If the theory of Chevalier Ramsay be true, that is, if modern Masonry had its beginning in the Society of Architects founded in Scotland under the protection of King Robert Bruce, and the title of "Ancient and Accepted Masons of the Scottish rite," seems to favor that opinion, then we may trace its origin to the order of Knight Templars; and through them to the ancient mysteries practiced in the East from times immemorial. It is well known that one of the charges made against Jacques de Molay and his associates by their accusers was that they used secret rites in their initiations. Their four oaths were well known; but not their rites of initiation.
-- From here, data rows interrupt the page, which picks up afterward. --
==> config.mk <==
export PLATFORM = sky130hd
export DESIGN_NAME = vfd_duplex_ctrl
export DESIGN_NICKNAME = d
export VERILOG_FILES = /design/src/rtl/vfd_pkg.sv /design/src/rtl/vfd_serial_rx.sv /design/src/rtl/vfd_scan.sv /design/src/rtl/vfd_duplex_ctrl.sv
export SDC_FILE = /design/constraint.sdc
export NUM_CORES = 1
export LEC_CHECK = 0
export BUFFER_PORTS_ARGS = -buffer_cell sky130_fd_sc_hd__buf_2
export CORE_MARGIN = 3
export CORE_UTILIZATION = 40
export DETAILED_ROUTE_END_ITERATION = 6
export PLACE_DENSITY = 0.63
export SYNTH_ARGS = -nofsm -noshare
export SYNTH_HDL_FRONTEND = slang
export SYNTH_SLANG_ARGS = --single-unit
==> constraint.sdc <==
create_clock -name clk -period 1.9 [get_ports clk]
set_input_delay 0.19 -clock clk [delete_from_list [all_inputs] [get_ports clk]]
set_output_delay 0.19 -clock clk [all_outputs]
set_load 0.005 [all_outputs]
==> src/rtl/vfd_pkg.sv <==
package vfd_pkg;
    localparam logic [2:0] FN_DISP = 3'b001;
    localparam logic [2:0] FN_KEY  = 3'b010;
    localparam logic [2:0] FN_ADC  = 3'b100;

    typedef enum logic [2:0] {
        SC_OFF,
        SC_GRID1,
        SC_BLANK_A,
        SC_GRID2,
        SC_BLANK_B
    } scan_st_t;
endpackage

==> src/rtl/vfd_serial_rx.sv <==
module vfd_serial_rx
    import vfd_pkg::*;
#(
    parameter int MODE_W = 3,
    parameter int DATA_W = 34
) (
    input  logic              clk,
    input  logic              rst_n,
    input  logic              cs_n,
    input  logic              sclk,
    input  logic              sdi,
    output logic              frame_ok,
    output logic [DATA_W-1:0] frame_data,
    output logic              key_req,
    output logic              adc_req
);
    localparam int FRAME_BITS = MODE_W + DATA_W;
    localparam int CNT_W      = $clog2(FRAME_BITS + 2);

    logic [1:0] cs_sy, ck_sy, dt_sy;
    logic       ck_d, cs_d;
    logic [FRAME_BITS-1:0] sr;
    logic [CNT_W-1:0]      cnt;
    logic [MODE_W-1:0]     mode_nxt;
    logic shift_en, cs_rel;

    always_ff @(posedge clk or negedge rst_n) begin
        if (!rst_n) begin
            cs_sy <= 2'b11;
            ck_sy <= 2'b00;
            dt_sy <= 2'b00;
            ck_d  <= 1'b0;
            cs_d  <= 1'b1;
        end else begin
            cs_sy <= {cs_sy[0], cs_n};
            ck_sy <= {ck_sy[0], sclk};
            dt_sy <= {dt_sy[0], sdi};
            ck_d  <= ck_sy[1];
            cs_d  <= cs_sy[1];
        end
    end

    assign shift_en = ck_sy[1] && !ck_d && !cs_sy[1];
    assign cs_rel   = cs_sy[1] && !cs_d;
    assign mode_nxt = {dt_sy[1], sr[FRAME_BITS-1 -: MODE_W-1]};

    always_ff @(posedge clk or negedge rst_n) begin
        if (!rst_n) begin
            sr      <= '0;
            cnt     <= '0;
            key_req <= 1'b0;
            adc_req <= 1'b0;
        end else begin
            key_req <= 1'b0;
            adc_req <= 1'b0;
            if (cs_rel) begin
                cnt <= '0;
            end else if (shift_en) begin
                sr <= {dt_sy[1], sr[FRAME_BITS-1:1]};
                if (cnt != '1) cnt <= cnt + 1'b1;
                if (cnt == CNT_W'(MODE_W - 1)) begin
                    key_req <= (mode_nxt == FN_KEY);
                    adc_req <= (mode_nxt == FN_ADC);
                end
            end
        end
    end

    assign frame_ok   = cs_rel && (cnt == CNT_W'(FRAME_BITS)) && (sr[MODE_W-1:0] == FN_DISP);
    assign frame_data = sr[FRAME_BITS-1:MODE_W];

    AST_RX_IDLE: assert property (@(posedge clk) disable iff (!rst_n)
        cs_sy[1] |=> $stable(sr));
    AST_REQ_EXCL: assert property (@(posedge clk) disable iff (!rst_n)
        !(key_req && adc_req));
    AST_REQ_PULSE: assert property (@(posedge clk) disable iff (!rst_n)
        key_req |=> !key_req);
endmodule

==> src/rtl/vfd_scan.sv <==
module vfd_scan
    import vfd_pkg::*;
#(
    parameter int SEG_N     = 17,
    parameter int PH_W      = 16,
    parameter int BLANK_CYC = 2
) (
    input  logic               clk,
    input  logic               rst_n,
    input  logic               en,
    input  logic [PH_W-1:0]    phase_len,
    input  logic [2*SEG_N-1:0] hold,
    output logic               grid1,
    output logic               grid2,
    output logic [SEG_N-1:0]   seg
);
    localparam logic [PH_W-1:0] BLANK_LAST = PH_W'(BLANK_CYC - 1);

    scan_st_t        st, st_nxt;
    logic [PH_W-1:0] cnt, cnt_nxt, ph_last;

    assign ph_last = (phase_len == '0) ? '0 : phase_len - 1'b1;

    always_ff @(posedge clk or negedge rst_n) begin
        if (!rst_n) begin
            st  <= SC_OFF;
            cnt <= '0;
        end else begin
            st  <= st_nxt;
            cnt <= cnt_nxt;
        end
    end

    always_comb begin
        st_nxt  = st;
        cnt_nxt = cnt + 1'b1;
        unique case (st)
            SC_OFF: begin
                cnt_nxt = '0;
                if (en) st_nxt = SC_GRID1;
            end
            SC_GRID1: if (cnt >= ph_last) begin
                st_nxt  = SC_BLANK_A;
                cnt_nxt = '0;
            end
            SC_BLANK_A: if (cnt >= BLANK_LAST) begin
                st_nxt  = SC_GRID2;
                cnt_nxt = '0;
            end
            SC_GRID2: if (cnt >= ph_last) begin
                st_nxt  = SC_BLANK_B;
                cnt_nxt = '0;
            end
            SC_BLANK_B: if (cnt >= BLANK_LAST) begin
                st_nxt  = SC_GRID1;
                cnt_nxt = '0;
            end
            default: begin
                st_nxt  = SC_OFF;
                cnt_nxt = '0;
            end
        endcase
    end

    always_comb begin
        grid1 = 1'b0;
        grid2 = 1'b0;
        seg   = '0;
        unique case (st)
            SC_GRID1: begin
                grid1 = 1'b1;
                seg   = hold[SEG_N-1:0];
            end
            SC_GRID2: begin
                grid2 = 1'b1;
                seg   = hold[2*SEG_N-1:SEG_N];
            end
            default: ;
        endcase
    end

    AST_GRID_EXCL: assert property (@(posedge clk) disable iff (!rst_n)
        !(grid1 && grid2));
    AST_BLANK_SEG: assert property (@(posedge clk) disable iff (!rst_n)
        (!grid1 && !grid2) |-> (seg == '0));
    AST_G2_AFTER_GAP: assert property (@(posedge clk) disable iff (!rst_n)
        $rose(grid2) |-> !$past(grid1));
endmodule

==> src/rtl/vfd_duplex_ctrl.sv <==
module vfd_duplex_ctrl
    import vfd_pkg::*;
#(
    parameter int SEG_N     = 17,
    parameter int MODE_W    = 3,
    parameter int PH_W      = 16,
    parameter int BLANK_CYC = 2
) (
    input  logic             clk,
    input  logic             rst_n,
    input  logic             cs_n,
    input  logic             sclk,
    input  logic             sdi,
    input  logic [PH_W-1:0]  phase_len,
    output logic             grid1,
    output logic             grid2,
    output logic [SEG_N-1:0] seg,
    output logic             key_req,
    output logic             adc_req
);
    localparam int DATA_W = 2 * SEG_N;

    logic              frame_ok;
    logic [DATA_W-1:0] frame_data;
    logic [DATA_W-1:0] hold;
    logic              disp_en;

    vfd_serial_rx #(.MODE_W(MODE_W), .DATA_W(DATA_W)) u_rx (
        .clk(clk), .rst_n(rst_n), .cs_n(cs_n), .sclk(sclk), .sdi(sdi),
        .frame_ok(frame_ok), .frame_data(frame_data),
        .key_req(key_req), .adc_req(adc_req)
    );

    always_ff @(posedge clk or negedge rst_n) begin
        if (!rst_n) begin
            hold    <= '0;
            disp_en <= 1'b0;
        end else if (frame_ok) begin
            hold    <= frame_data;
            disp_en <= 1'b1;
        end
    end

    vfd_scan #(.SEG_N(SEG_N), .PH_W(PH_W), .BLANK_CYC(BLANK_CYC)) u_scan (
        .clk(clk), .rst_n(rst_n), .en(disp_en), .phase_len(phase_len),
        .hold(hold), .grid1(grid1), .grid2(grid2), .seg(seg)
    );

    AST_HOLD_STABLE: assert property (@(posedge clk) disable iff (!rst_n)
        !frame_ok |=> $stable(hold));
    AST_DARK_UNTIL_LOAD: assert property (@(posedge clk) disable iff (!rst_n)
        !disp_en |-> (!grid1 && !grid2 && seg == '0));
endmodule

==> impl_metrics.yaml <==
worst_setup_path:
  endpoint_kind: "flop"
  crit_chain: "buf_8, inv_8, ha_4, or3b_4, nor4b_4, nand2_1, xnor2_1, nand2_1, ha_4, nand4_4, nor4_4, a31oi_4, a21oi_4, mux2_4"
  r2r-end: "u_scan.st[2]$_DFFE_PN0P_"
  critical_path_buf_inv_count: 2
  critPathArrivalTime_ns: 2.93
  crit_required_ns: 2.13
  startpoint_type: "input pin"
  reg2reg_depth: 7
  r2r-start: "u_scan.cnt[0]$_DFF_PN0_"
  slowest_stage: "or3b_4"
  reg2reg_slack_ns: -0.14
  crit_fanout: 3
  worstSetupPathType: "input pin to flop"
  crit_path_max_incr_delay_ns: 0.40
  crit_family: "simple AND/OR/NAND/NOR gates"
detailed_routing:
  drc: 0
  routed_wl_microns: 10500
  drtIter0Drc: 134
  firstDrtPassIters: 4
  wl_per_cell_microns: 14.7
  drt-vias-per-instance: 4.94
  ant_nets: 0
  num_vias: 3535
die:
  die_area_sq_um: 14600
  start_util_pct: 41.3
  io-pin-count: 42
  rows: 41
  die_h_microns: 121
  chipWidth_microns: 121
  core-area_sq_um: 12700
clock_network:
  cts.reportedPaths.clkPinSlew_ns: 0.08
  cts_buffers: 9
  clkSinkCount: 107
  ctsRootBufferMaster: "clkbuf_16"
  cts_max_path_buffers: 2
  cts.htree.levels: 3
  clkLatencyLatePin_ns: 0.35
  cts_tree: "done"
synth:
  synth_compound_area_share_pct: 3.16
  syn_area_per_cell_sq_um: 12.0
  syn_area_sq_um: 5260
  ys_seq_area_share_pct: 51.0
  synth_top_family_by_area: "multiplexers"
  ys_types: 48
  asyncSetResetFlopFracSynth_pct: 100
  synthFlopType: "dfrtp_1"
  synth_area_leaders: "dfrtp_1, mux2_2, ha_1, nor2_1, xor2_1"
  synth_edf_count: 0
  yosys_warnings: 0
  muxShareOfSynthArea_pct: 18.7
  synth_simple_gate_area_share_pct: 14.0
  synth_most_common_cell: "dfrtp_1"
  synth-xor-area-share_pct: 5.49
  synth_fa_ha_area_share_pct: 5.71
  synthTopCellsByCount: "dfrtp_1, mux2_2, nor2_1"
  ys_seq_elements: 107
  yosysTopAreaCellShare_pct: 49.5
  syn_nets: 483
  synth_largest_area_cell: "dfrtp_1"
  synth_cells: 438
sta:
  setup_slack_ns: -0.796
  final_hold_viol_count: 0
  fmax_mhz: 371
  fin_skew_ns: 0.00921
  period_minus_slack_ns: 2.70
  rsz0062_at_grt: "true"
  maxSlewHeadroom_pct: 72.7
  worst_pin_slew_ns: 0.410
  fin_crit_sh_pct: 142
  final-setup-viol-count: 19
  finalMaxSlewViolations: 0
power_and_ir_drop:
  power_density_nw_per_um2: 893
  leakage_nw: 3.30
  peakVddDrop_mv: 0.446
  power_mw: 5.89
global_routing:
  grt_first_pass_wirelength_microns: 18000
  grt_pass1_vias: 3684
  grt_use_total_pct: 15.5
  grt_start_max_net_pins: 74
  grt_overflow_total: 0
  antenna_found_initial: 0
final_layout:
  seqCellArea_sq_um: 2680
  nNetsFinal: 584
  areaGrowthSynthToFinish_pct: 25.3
  diodes: 0
  multiInputGateArea_sq_um: 2580
  nFillCells: 1154
  drive_gt1_share_pct: 39.2
run_status:
  status: "finished with violations"
  violations: "negative setup slack"
placed_design:
  dp_worst_setup_slack_ns: -1.23
  dp_hpwl_microns: 7390
  gp_congestion: 0.828
  portBuffers: 41
min_path:
  hp-class: "input pin to async pin"
run:
  cap_violations: 0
What were they?
We are told that the aim of the Society of Architects was to perpetuate the ancient Order of the Temple. It is therefore to be presumed that they continued to observe the rites and ceremonies practiced in the chapters of the Templars, to use them at the initiations of members into the new Society, to whom they communicated the intimate meaning of their symbols. Were these rites analogous to those observed in the initiations to the symbolical degrees? These degrees were, it must be remembered, the only ones originally recognized by the brotherhood; as there are but three in the Society of Jesus; the Neophites—the Coadjutors—and the Profess; as there were anciently among the priests of the temples of Egypt, who indeed considered it a great honor to be judged worthy of admission to the third degree; that is, to participation in the greater mysteries. Was their explanation of the symbols similar to that taught in M⸫ lodges? The Templars were accused, as Masons are to day, by the Romish Church, since it has lost its hold and influence on the association, of the crime of heresy, and many Masons have suffered death by being burnt alive as heretics.
From whom did the Templars receive those symbols, and their esoteric meaning, in which we plainly trace the doctrine of Pythagoras? No doubt from the Christians who, like the Emperor Julian, the Bishop Synnesius, Clement of Alexandria and many other pagan philosophers, who had been initiated to the mysteries by the priests of Egypt, before being converted to Christianity. In that case the connection of modern Masonry with the ancient religious mysteries of Egypt, consequently with those of Greece and Samothracia is easily traced; and the resemblance of the symbolical marks and ceremonials of M⸫ lodges with those of the mysteries naturally accounted for. Thus it is that many masonic authors may have been led to trace the origin of the craft to followers of Pythagoras; and others to the Essenes and first Christians.
Krause, in his work, has endeavored to prove that Masonry originated in the associations of operative masons that in the Middle Ages travelled through Europe, and by whom the cathedrals, monasteries, and castles were built; whose fundamental laws, traditions, customs and tools are now used in the lodges in a figurative sense.